=== Begin Enclosure ===
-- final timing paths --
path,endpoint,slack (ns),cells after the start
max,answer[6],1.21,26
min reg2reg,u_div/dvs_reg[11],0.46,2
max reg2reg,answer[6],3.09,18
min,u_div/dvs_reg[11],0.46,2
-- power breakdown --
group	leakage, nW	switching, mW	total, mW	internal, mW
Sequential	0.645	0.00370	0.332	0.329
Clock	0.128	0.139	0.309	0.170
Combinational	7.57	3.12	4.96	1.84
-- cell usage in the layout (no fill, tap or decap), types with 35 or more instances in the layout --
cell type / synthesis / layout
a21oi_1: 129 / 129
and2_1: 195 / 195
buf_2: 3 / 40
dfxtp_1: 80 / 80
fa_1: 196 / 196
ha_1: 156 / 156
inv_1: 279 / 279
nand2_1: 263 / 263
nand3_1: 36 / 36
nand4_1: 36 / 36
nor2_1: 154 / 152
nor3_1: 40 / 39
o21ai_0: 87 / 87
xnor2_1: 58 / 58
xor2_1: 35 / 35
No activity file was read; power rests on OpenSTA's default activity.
<file path="src/rtl/step_scan_ctrl.sv">
// Stepped DAC scan sequencer: per step writes DAC address and code, waits for settling,
// runs the external counter, then snapshots counter values for readout. STEP_TIMEOUT_EN adds a RUN watchdog.
module step_scan_ctrl #(
  parameter logic [7:0]  DAC_ADDR       = 8'h01,
  parameter logic [31:0] TIMEOUT_CYCLES = 32'd50_000_000
) (
  input  logic        clk,
  input  logic        reset_n,
  input  logic        cfg_start,
  input  logic        cfg_abort,
  input  logic [7:0]  cfg_first_code,
  input  logic [7:0]  cfg_step,
  input  logic [7:0]  cfg_nsteps,
  input  logic [15:0] cfg_settle,
  input  logic        stop_step,
  input  logic [31:0] time_count,
  input  logic [31:0] ch1_count,
  input  logic [31:0] ch2_count,
  input  logic [31:0] ch3_count,
  input  logic [31:0] ch4_count,
  output logic [7:0]  dac_addr,
  output logic [7:0]  dac_wdata,
  output logic        addr_write,
  output logic        swrite,
  output logic        start_step,
  output logic        cread,
  input  logic [2:0]  snap_sel,
  output logic [31:0] snap_data,
  output logic        snap_valid,
  input  logic        snap_ack,
  output logic        busy,
  output logic        done,
  output logic [7:0]  step_idx,
  output logic        timeout_err
);

  typedef enum logic [3:0] {
    S_IDLE   = 4'd0,
    S_ADDR   = 4'd1,
    S_DATA   = 4'd2,
    S_SETTLE = 4'd3,
    S_RUN    = 4'd4,
    S_LATCH  = 4'd5,
    S_CAPT   = 4'd6,
    S_HOLD   = 4'd7,
    S_NEXT   = 4'd8,
    S_DONE   = 4'd9
  } state_t;

  state_t      state_q, state_d;
  logic [7:0]  code_q, code_d;
  logic [7:0]  step_q, step_d;
  logic [7:0]  nsteps_q, nsteps_d;
  logic [15:0] settle_q, settle_d;
  logic [15:0] settle_cnt_q, settle_cnt_d;
  logic [7:0]  step_idx_q, step_idx_d;
  logic        run_armed_q, run_armed_d;
  logic [31:0] snap_time_q, snap_time_d;
  logic [31:0] snap_ch1_q, snap_ch1_d;
  logic [31:0] snap_ch2_q, snap_ch2_d;
  logic [31:0] snap_ch3_q, snap_ch3_d;
  logic [31:0] snap_ch4_q, snap_ch4_d;
`ifdef STEP_TIMEOUT_EN
  logic [31:0] run_cnt_q, run_cnt_d;
  logic        timeout_err_q, timeout_err_d;
`endif

  always_ff @(posedge clk) begin
    if (!reset_n) begin
      state_q      <= S_IDLE;
      code_q       <= 8'h00;
      step_q       <= 8'h00;
      nsteps_q     <= 8'h00;
      settle_q     <= 16'h0000;
      settle_cnt_q <= 16'h0000;
      step_idx_q   <= 8'h00;
      run_armed_q  <= 1'b0;
      snap_time_q  <= 32'h0;
      snap_ch1_q   <= 32'h0;
      snap_ch2_q   <= 32'h0;
      snap_ch3_q   <= 32'h0;
      snap_ch4_q   <= 32'h0;
`ifdef STEP_TIMEOUT_EN
      run_cnt_q     <= 32'h0;
      timeout_err_q <= 1'b0;
`endif
    end else begin
      state_q      <= state_d;
      code_q       <= code_d;
      step_q       <= step_d;
      nsteps_q     <= nsteps_d;
      settle_q     <= settle_d;
      settle_cnt_q <= settle_cnt_d;
      step_idx_q   <= step_idx_d;
      run_armed_q  <= run_armed_d;
      snap_time_q  <= snap_time_d;
      snap_ch1_q   <= snap_ch1_d;
      snap_ch2_q   <= snap_ch2_d;
      snap_ch3_q   <= snap_ch3_d;
      snap_ch4_q   <= snap_ch4_d;
`ifdef STEP_TIMEOUT_EN
      run_cnt_q     <= run_cnt_d;
      timeout_err_q <= timeout_err_d;
`endif
    end
  end

  always_comb begin
    state_d      = state_q;
    code_d       = code_q;
    step_d       = step_q;
    nsteps_d     = nsteps_q;
    settle_d     = settle_q;
    settle_cnt_d = settle_cnt_q;
    step_idx_d   = step_idx_q;
    run_armed_d  = run_armed_q;
    snap_time_d  = snap_time_q;
    snap_ch1_d   = snap_ch1_q;
    snap_ch2_d   = snap_ch2_q;
    snap_ch3_d   = snap_ch3_q;
    snap_ch4_d   = snap_ch4_q;
`ifdef STEP_TIMEOUT_EN
    run_cnt_d     = run_cnt_q;
    timeout_err_d = timeout_err_q;
`endif

    // Abort wins over everything else, including a same-cycle ack or stop.
    if (state_q != S_IDLE && cfg_abort) begin
      state_d = S_IDLE;
    end else begin
      unique case (state_q)
        S_IDLE: begin
          if (cfg_start) begin
            code_d     = cfg_first_code;
            step_d     = cfg_step;
            nsteps_d   = cfg_nsteps;
            settle_d   = cfg_settle;
            step_idx_d = 8'h00;
`ifdef STEP_TIMEOUT_EN
            timeout_err_d = 1'b0;
`endif
            state_d = (cfg_nsteps == 8'h00) ? S_DONE : S_ADDR;
          end
        end
        S_ADDR: state_d = S_DATA;
        S_DATA: begin
          settle_cnt_d = 16'h0000;
          run_armed_d  = 1'b0;
`ifdef STEP_TIMEOUT_EN
          run_cnt_d = 32'h0;
`endif
          state_d = (settle_q == 16'h0000) ? S_RUN : S_SETTLE;
        end
        S_SETTLE: begin
          if (settle_cnt_q == settle_q - 16'd1) begin
            state_d = S_RUN;
          end else begin
            settle_cnt_d = settle_cnt_q + 16'd1;
          end
        end
        S_RUN: begin
          // The counter may still show the previous step's stop on the first cycle.
          run_armed_d = 1'b1;
          if (run_armed_q && stop_step) begin
            state_d = S_LATCH;
          end
`ifdef STEP_TIMEOUT_EN
          else if (run_cnt_q == TIMEOUT_CYCLES - 32'd1) begin
            state_d       = S_IDLE;
            timeout_err_d = 1'b1;
          end else begin
            run_cnt_d = run_cnt_q + 32'd1;
          end
`endif
        end
        S_LATCH: state_d = S_CAPT;
        S_CAPT: begin
          snap_time_d = time_count;
          snap_ch1_d  = ch1_count;
          snap_ch2_d  = ch2_count;
          snap_ch3_d  = ch3_count;
          snap_ch4_d  = ch4_count;
          state_d     = S_HOLD;
        end
        S_HOLD: begin
          if (snap_ack) begin
            step_idx_d = step_idx_q + 8'd1;
            state_d    = S_NEXT;
          end
        end
        S_NEXT: begin
          if (step_idx_q == nsteps_q) begin
            state_d = S_DONE;
          end else begin
            code_d  = code_q + step_q;
            state_d = S_ADDR;
          end
        end
        S_DONE: state_d = S_IDLE;
        default: state_d = S_IDLE;
      endcase
    end
  end

  assign busy       = (state_q != S_IDLE);
  assign done       = (state_q == S_DONE);
  assign addr_write = (state_q == S_ADDR);
  assign swrite     = (state_q == S_DATA);
  assign start_step = (state_q == S_RUN);
  assign cread      = (state_q == S_LATCH);
  assign snap_valid = (state_q == S_HOLD);
  assign dac_addr   = addr_write ? DAC_ADDR : 8'h00;
  assign dac_wdata  = swrite ? code_q : 8'h00;
  assign step_idx   = step_idx_q;

`ifdef STEP_TIMEOUT_EN
  assign timeout_err = timeout_err_q;
`else
  assign timeout_err = 1'b0;
`endif

  always_comb begin
    snap_data = 32'h0;
    unique case (snap_sel)
      3'd0:    snap_data = snap_time_q;
      3'd1:    snap_data = snap_ch1_q;
      3'd2:    snap_data = snap_ch2_q;
      3'd3:    snap_data = snap_ch3_q;
      3'd4:    snap_data = snap_ch4_q;
      default: snap_data = 32'h0;
    endcase
  end

endmodule

</file>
=== End Enclosure ===
WORK ORDER — Beginning with the line that has "cell type / synthesis / layout" and ending with the line that has "xor2_1: 35 / 35", set down the lines above exactly and include no others.

TASK RESULT —
cell type / synthesis / layout
a21oi_1: 129 / 129
and2_1: 195 / 195
buf_2: 3 / 40
dfxtp_1: 80 / 80
fa_1: 196 / 196
ha_1: 156 / 156
inv_1: 279 / 279
nand2_1: 263 / 263
nand3_1: 36 / 36
nand4_1: 36 / 36
nor2_1: 154 / 152
nor3_1: 40 / 39
o21ai_0: 87 / 87
xnor2_1: 58 / 58
xor2_1: 35 / 35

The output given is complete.